> **Task instructions**: Where the records below reach the line containing "wl_per_cell_um: 16.3", start transcribing, and end with the line containing "area_growth_pct: 21.6", exactly and with nothing else added.

= = = =

`config.mk`:
```
export PLATFORM = sky130hd
export DESIGN_NAME = nvm_sum_engine
export DESIGN_NICKNAME = d
export VERILOG_FILES = /design/src/rtl/nvm_sum_pkg.sv /design/src/rtl/nvm_sum_acc.sv /design/src/rtl/nvm_word_idx.sv /design/src/rtl/nvm_sum_engine.sv
export SDC_FILE = /design/constraint.sdc
export NUM_CORES = 1
export LEC_CHECK = 0
export BUFFER_PORTS_ARGS = -buffer_cell sky130_fd_sc_hd__buf_4
export CAP_MARGIN = 20
export CELL_PAD_IN_SITES_DETAIL_PLACEMENT = 1
export CELL_PAD_IN_SITES_GLOBAL_PLACEMENT = 1
export CORE_MARGIN = 2
export CORE_UTILIZATION = 43
export CTS_CLUSTER_DIAMETER = 100
export DETAILED_ROUTE_END_ITERATION = 6
export GPL_ROUTABILITY_DRIVEN = 0
export PLACE_DENSITY = 0.94
export SETUP_SLACK_MARGIN = 0.02
export SYNTH_ARGS = -nofsm -noshare
export SYNTH_HDL_FRONTEND = slang
export SYNTH_SLANG_ARGS = --single-unit
```
`constraint.sdc`:
```
create_clock -name clk -period 7.5 [get_ports clk]
set_clock_uncertainty 0.1 [all_clocks]
set_input_delay 0.75 -clock clk [delete_from_list [all_inputs] [get_ports clk]]
set_output_delay 0.75 -clock clk [all_outputs]
set_load 0.02 [all_outputs]
```
`src/rtl/nvm_sum_pkg.sv`:
```
package nvm_sum_pkg;
    typedef enum logic [1:0] {
        S_IDLE  = 2'd0,
        S_READ  = 2'd1,
        S_WRITE = 2'd2,
        S_DONE  = 2'd3
    } sum_state_e;

    typedef enum logic {
        OP_CHECK = 1'b0,
        OP_FIX   = 1'b1
    } sum_op_e;
endpackage

```
`src/rtl/nvm_sum_acc.sv`:
```
module nvm_sum_acc #(
    parameter int DW = 16
) (
    input  logic          clk,
    input  logic          rst_n,
    input  logic          clr_i,
    input  logic          add_i,
    input  logic [DW-1:0] word_i,
    output logic [DW-1:0] sum_o,
    output logic [DW-1:0] sum_next_o
);
    logic [DW-1:0] sum_q;

    assign sum_next_o = sum_q + word_i;
    assign sum_o      = sum_q;

    always_ff @(posedge clk or negedge rst_n) begin
        if (!rst_n)     sum_q <= '0;
        else if (clr_i) sum_q <= '0;
        else if (add_i) sum_q <= sum_next_o;
    end
endmodule

```
`src/rtl/nvm_word_idx.sv`:
```
module nvm_word_idx #(
    parameter int AW = 8
) (
    input  logic          clk,
    input  logic          rst_n,
    input  logic          clr_i,
    input  logic          inc_i,
    output logic [AW-1:0] idx_o
);
    logic [AW-1:0] idx_q;

    assign idx_o = idx_q;

    always_ff @(posedge clk or negedge rst_n) begin
        if (!rst_n)     idx_q <= '0;
        else if (clr_i) idx_q <= '0;
        else if (inc_i) idx_q <= idx_q + 1'b1;
    end
endmodule

```
`src/rtl/nvm_sum_engine.sv`:
```
module nvm_sum_engine
    import nvm_sum_pkg::*;
#(
    parameter int          AW     = 8,
    parameter int          DW     = 16,
    parameter int          CK_IDX = 63,
    parameter logic [15:0] SIG    = 16'hBABA
) (
    input  logic          clk,
    input  logic          rst_n,
    input  logic          start_i,
    input  logic          mode_i,
    output logic          busy_o,
    output logic          done_o,
    output logic          err_o,
    output logic          rd_req_o,
    output logic          wr_req_o,
    output logic [AW-1:0] addr_o,
    output logic [DW-1:0] wdata_o,
    input  logic [DW-1:0] rdata_i,
    input  logic          ack_i,
    input  logic          fail_i
);
    localparam logic [AW-1:0] CK_ADDR  = AW'(CK_IDX);
    localparam logic [AW-1:0] FIX_LAST = AW'(CK_IDX - 1);
    localparam logic [DW-1:0] SIG_W    = DW'(SIG);
    localparam bit            NO_READS = (CK_IDX == 0);

    sum_state_e    state_q, state_d;
    sum_op_e       op_q;
    logic          err_q;
    logic          err_set;
    logic          acc_clr, acc_add;
    logic          idx_clr, idx_inc;
    logic [AW-1:0] idx;
    logic [DW-1:0] sum, sum_next;
    logic [AW-1:0] last_idx;
    logic          at_last;
    logic          accept;

    nvm_sum_acc #(.DW(DW)) u_acc (
        .clk        (clk),
        .rst_n      (rst_n),
        .clr_i      (acc_clr),
        .add_i      (acc_add),
        .word_i     (rdata_i),
        .sum_o      (sum),
        .sum_next_o (sum_next)
    );

    nvm_word_idx #(.AW(AW)) u_idx (
        .clk   (clk),
        .rst_n (rst_n),
        .clr_i (idx_clr),
        .inc_i (idx_inc),
        .idx_o (idx)
    );

    assign last_idx = (op_q == OP_FIX) ? FIX_LAST : CK_ADDR;
    assign at_last  = (idx == last_idx);
    assign accept   = (state_q == S_IDLE) && start_i;

    // Next-state and datapath control
    always_comb begin
        state_d = state_q;
        acc_clr = 1'b0;
        acc_add = 1'b0;
        idx_clr = 1'b0;
        idx_inc = 1'b0;
        err_set = 1'b0;
        unique case (state_q)
            S_IDLE: begin
                if (start_i) begin
                    acc_clr = 1'b1;
                    idx_clr = 1'b1;
                    state_d = (mode_i && NO_READS) ? S_WRITE : S_READ;
                end
            end
            S_READ: begin
                if (fail_i) begin
                    err_set = 1'b1;
                    state_d = S_DONE;
                end else if (ack_i) begin
                    acc_add = 1'b1;
                    if (at_last) begin
                        if (op_q == OP_FIX) begin
                            state_d = S_WRITE;
                        end else begin
                            err_set = (sum_next != SIG_W);
                            state_d = S_DONE;
                        end
                    end else begin
                        idx_inc = 1'b1;
                    end
                end
            end
            S_WRITE: begin
                if (fail_i) begin
                    err_set = 1'b1;
                    state_d = S_DONE;
                end else if (ack_i) begin
                    state_d = S_DONE;
                end
            end
            S_DONE: state_d = S_IDLE;
            default: state_d = S_IDLE;
        endcase
    end

    // State register
    always_ff @(posedge clk or negedge rst_n) begin
        if (!rst_n) begin
            state_q <= S_IDLE;
            op_q    <= OP_CHECK;
            err_q   <= 1'b0;
        end else begin
            state_q <= state_d;
            if (accept) begin
                op_q  <= sum_op_e'(mode_i);
                err_q <= 1'b0;
            end else if (err_set) begin
                err_q <= 1'b1;
            end
        end
    end

    // Outputs
    always_comb begin
        busy_o   = (state_q != S_IDLE);
        done_o   = (state_q == S_DONE);
        rd_req_o = (state_q == S_READ);
        wr_req_o = (state_q == S_WRITE);
        addr_o   = (state_q == S_WRITE) ? CK_ADDR : idx;
        wdata_o  = SIG_W - sum;
        err_o    = err_q;
    end
endmodule

```
==> results.yml <==
clock_tree:
  clk_latency_ns: 0.29
  h-tree-depth: 1
  clockBufferDepth: 2
  cts_buffers: 3
  tritoncts: "yes"
  post_cts_resized: 0
  postCtsSetupBuffers: 0
  clock-sinks: 28
  cts_root_buf: "clkbuf_8"
  clk_pin_slew_ns: 0.11
  cts_hold_buf: 0
pwr:
  combinationalPowerShare: 0.687
  clkPwrFrac: 0.078
  power_frac_seq: 0.234
  p_leak_nw: 1.34
  swShare: 0.497
  power_mw: 1.25
  power.density_nw_per_um2: 448
  p_int_uw: 628
  ir_drop_uv: 209
  p_switching_uw: 621
sta:
  fmax_ghz: 0.306
  slew_viol_final: 0
  worst_pin_slew_ns: 0.969
  finalCriticalPeriod_ns: 3.27
  finalCritPeriodShare: 0.436
  fin_ws_ns: 4.23
  relSlewSlack: 0.354
  rsz0062_at_grt: "no"
  setup_viol: 0
  setup_tns_ns: 0
  fin_hold_ws_ns: 0.261
  finalHoldViolCount: 0
logic_synthesis:
  synth_common_cells: "nand2_1 (43), dfrtp_1 (28), a21oi_1 (25), nor2_1 (24), ha_1 (22)"
  synthMuxAreaShare: 0.00436
  ys_dominant_reg_cell: "dfrtp_1"
  avgSynthCellArea_sq_um: 8.34
  yosysTopAreaCell: "dfrtp_1"
  async_flop_share: 1.00
  netlist_area_sq_um: 2290
  synth-edff-count: 0
  synth_cell_types: 40
  yosys.area_share.adder: 0.129
  ys_warn_count: 0
  ys_seq_area_frac: 0.305
  synth_compound_area_frac: 0.171
  ys_ff_latch: 28
  synthSimpleGateAreaFrac: 0.224
  yosysMostFrequentCell: "nand2_1"
  syn_nets: 320
  synth.top_cell.area_share: 0.305
  yosys-top-cells-area: "dfrtp_1 (31%), ha_1 (12%), xor2_1 (7.3%)"
  synthCells: 275
  synth-xor-area-share: 0.137
  synth_top_family_by_area: "simple AND/OR/NAND/NOR gates"
global_routing:
  antenna_found_initial: 0
  grt_usage: 0.228
  grt_pass1_vias: 2316
  grt_max_degree: 29
  overflow: 0
  grt_pass1_wl_um: 11000
run_status:
  status: "completed"
setup_path:
  slowest_stage: "a311oi_1"
  cp.required_ns: 7.59
  critPathLaunchType: "primary input"
  path_buf_inv: 1
  critical-path-top-delay-family: "compound AO/OA/AOI/OAI gates"
  rr_worst_depth: 10
  crit_path_max_incr_delay_ns: 0.45
  path_cells: "buf_4 -> ha_1 -> fa_1 -> a211oi_1 -> o21ai_0 -> a311oi_1 -> o31ai_1 -> a21oi_1 -> xor2_1 -> o21ai_0 -> and2_1"
  arrival_ns: 3.36
  reg2reg_slack_ns: 4.32
  path_class: "in2reg"
  end_kind: "flip-flop"
  r2r-start: "u_acc.sum_o[0]$_DFFE_PN0P_"
  crit-reg2reg-capture: "u_acc.sum_o[14]$_DFFE_PN0P_"
  cp_max_fo: 3
  critPathMostFrequentCell: "o21ai_0"
route:
  first_pass_iters: 4
  vias_per_cell: 5.53
  vias: 2166
  wl_per_cell_um: 16.3
  detail-route-antenna-nets: 0
  initialDrtViolationCount: 98
  drc_errors: 0
  drt_wl_total_um: 6400
die:
  start_util: 0.446
  die_h_um: 77.1
  row_count: 26
  core_sq_um: 5140
  io_pins: 51
  die_w_um: 77.1
  dieArea_sq_um: 5940
finish:
  antennaDiodeCount: 0
  fin_cells: 392
  drive_above_1_share: 0.208
  area_growth_pct: 21.6
  fin_area_sq_um: 2790
  nets: 368
  utilization: 0.543
placed_design:
  dp.cells: 387
  dpl_cell_area_sq_um: 2720
  place_ws_ns: 4.10
  place_hpwl_um: 4830
  io_buffers: 50
min_path:
  hold_class: "in2async"
job:
  maxCapViolCount: 0
## power groups by stage
stage	clock network [mW]	logic (mW)	registers [mW]
finish	0.0978	0.858	0.292
global route	0.103	0.941	0.304
CTS	0.0984	0.859	0.291
detailed placement	0	0.845	0.294
global placement	0	0.815	0.289
floorplan	0	0.589	0.275
## worst reg2reg max path: stages (launching register included)
cell and delay, ns:
dfrtp_1 0.44, ha_1 0.25, fa_1 0.43, a211oi_1 0.30
o21ai_0 0.24, a311oi_1 0.45, o31ai_1 0.13, a21oi_1 0.22
xor2_1 0.24, o21ai_0 0.10, and2_1 0.17
## kinds of logic after synthesis
| family | Yosys count |
|---|---|
| flops | 28 |
| xor+xnor | 36 |
| compound gates | 62 |
| fa+ha+maj | 23 |
| mux | 1 |
| buf+inv | 17 |
| simple gates | 108 |
## cells in the final DEF (no fill, tap or decap), drive strengths merged, types with 5 or more instances in the layout
cell	instances
o21ai	13
nand2	43
nor2b	5
inv	9
ha	22
xnor2	17
nor2	24
xor2	19
a21oi	25
buf	51
or2	9
a211oi	5
nand3	5
dfrtp	28
## flip-flops by register name, summed over array words and instances (netlist names)
register,flops
op_q,1
state_q,2
u_idx.idx_o,8
u_acc.sum_o,16
err_o,1
## area by class of cell
cell class,instances,area [sq um]
fill,665,2350
multi-input combinational,230,1530
sequential,28,701
timing repair buffer,51,387
tap,70,87.6
clock buffer,4,55.1
inverter,9,33.8
## layer usage
metal	track usage	up-vias	wire length, um
met5	0	-	0
li1	-	1050	-
met3	0.0247	9	209
met2	0.414	47	3260
met4	0.0643	0	95
met1	0.286	1060	2830
## worst max path at each step
stage | cells past startpoint | slack, ns | startpoint | to
after floorplan | 10 | 4.54 | rdata_i[0] | u_acc.sum_o[14]$_DFFE_PN0P_
after global placement | 11 | 4.22 | rdata_i[0] | u_acc.sum_o[14]$_DFFE_PN0P_
after detailed placement | 11 | 4.10 | rdata_i[0] | err_o$_DFFE_PN0P_
after CTS | 11 | 4.22 | rdata_i[0] | u_acc.sum_o[14]$_DFFE_PN0P_
after global routing | 8 | 3.96 | u_acc.sum_o[1]$_DFFE_PN0P_ | wdata_o[12]
final | 11 | 4.23 | rdata_i[0] | u_acc.sum_o[14]$_DFFE_PN0P_
(Power assumes the default switching activity.)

= = = =

> **Output for this task**:
  wl_per_cell_um: 16.3
  detail-route-antenna-nets: 0
  initialDrtViolationCount: 98
  drc_errors: 0
  drt_wl_total_um: 6400
die:
  start_util: 0.446
  die_h_um: 77.1
  row_count: 26
  core_sq_um: 5140
  io_pins: 51
  die_w_um: 77.1
  dieArea_sq_um: 5940
finish:
  antennaDiodeCount: 0
  fin_cells: 392
  drive_above_1_share: 0.208
  area_growth_pct: 21.6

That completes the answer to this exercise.